Whenever "logic" appears in a line of the entries below, that line counts; give the total only.

*** Opening RECORDS FOR THIS TASK ***

### src/hw/rtl/adc_event_word_unpacker.sv
// Top level of the ADC event word unpacker.
//
// Input channel (in_valid_i, in_stall_o, in_data_i) carries one 32-bit
// readout word per transaction, with a flag for the last word of a buffer.
// Output channel (out_valid_o, out_stall_i, out_data_o) carries exactly one
// decoded result per input transaction, in order.
// Each word is decoded combinationally against the parser state and the
// result lands in the output register: out_valid_o rises in the cycle after
// acceptance. Throughput is one word per cycle while the receiver does not
// stall; the parser state update is a loop through the decoder.
// A new word is accepted while the output register is empty or holds a
// result that is being taken in the same cycle; when the receiver stalls
// with a result pending, in_stall_o is raised and the result and parser
// state hold. Reset empties the output register and returns the parser to
// header search with cleared held header fields.
module adc_event_word_unpacker (
  input  logic          clk_i,
  input  logic          rst_ni,
  input  logic          in_valid_i,
  output logic          in_stall_o,
  input  aew_pkg::in_t  in_data_i,
  output logic          out_valid_o,
  input  logic          out_stall_i,
  output aew_pkg::out_t out_data_o
);

  aew_pkg::state_t state_q, state_d;
  aew_pkg::out_t   res_d, res_q;
  logic            valid_q, valid_d;
  logic            accept;

  aew_decode u_decode (
    .word_i (in_data_i),
    .state_i(state_q),
    .res_o  (res_d),
    .state_o(state_d)
  );

  assign in_stall_o = valid_q & out_stall_i;
  assign accept     = in_valid_i & ~in_stall_o;

  always_comb begin
    valid_d = valid_q;
    if (accept) begin
      valid_d = 1'b1;
    end else if (!out_stall_i) begin
      valid_d = 1'b0;
    end
  end

  always_ff @(posedge clk_i or negedge rst_ni) begin
    if (!rst_ni) begin
      valid_q          <= 1'b0;
      state_q.phase    <= aew_pkg::PhSeek;
      state_q.words_left <= '0;
      state_q.held_geo   <= '0;
      state_q.held_crate <= '0;
      state_q.held_count <= '0;
    end else begin
      valid_q <= valid_d;
      if (accept) begin
        state_q <= state_d;
      end
    end
  end

  always_ff @(posedge clk_i) begin
    if (accept) begin
      res_q <= res_d;
    end
  end

  assign out_valid_o = valid_q;
  assign out_data_o  = res_q;

endmodule
### config.mk
export PLATFORM = sky130hd
export DESIGN_NAME = adc_event_word_unpacker
export DESIGN_NICKNAME = d
export VERILOG_FILES = /design/src/hw/rtl/aew_pkg.sv /design/src/hw/rtl/aew_decode.sv /design/src/hw/rtl/adc_event_word_unpacker.sv
export SDC_FILE = /design/constraint.sdc
export NUM_CORES = 1
export LEC_CHECK = 0
export BUFFER_PORTS_ARGS = -buffer_cell sky130_fd_sc_hd__buf_2
export CAP_MARGIN = 20
export CORE_MARGIN = 10
export CORE_UTILIZATION = 56
export DETAILED_ROUTE_END_ITERATION = 7
export HOLD_SLACK_MARGIN = 0.03
export PLACE_DENSITY = 0.92
export SYNTH_ARGS = -nofsm -noshare
export SYNTH_HDL_FRONTEND = slang
export SYNTH_SLANG_ARGS = --single-unit
### constraint.sdc
create_clock -name clk_i -period 7.4 [get_ports clk_i]
set_clock_uncertainty 0.2 [all_clocks]
set_input_delay 0 -clock clk_i [delete_from_list [all_inputs] [get_ports clk_i]]
set_output_delay 0 -clock clk_i [all_outputs]
set_load 0.02 [all_outputs]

*** Closing RECORDS FOR THIS TASK ***

RESPONSE FOR THIS EXERCISE: 8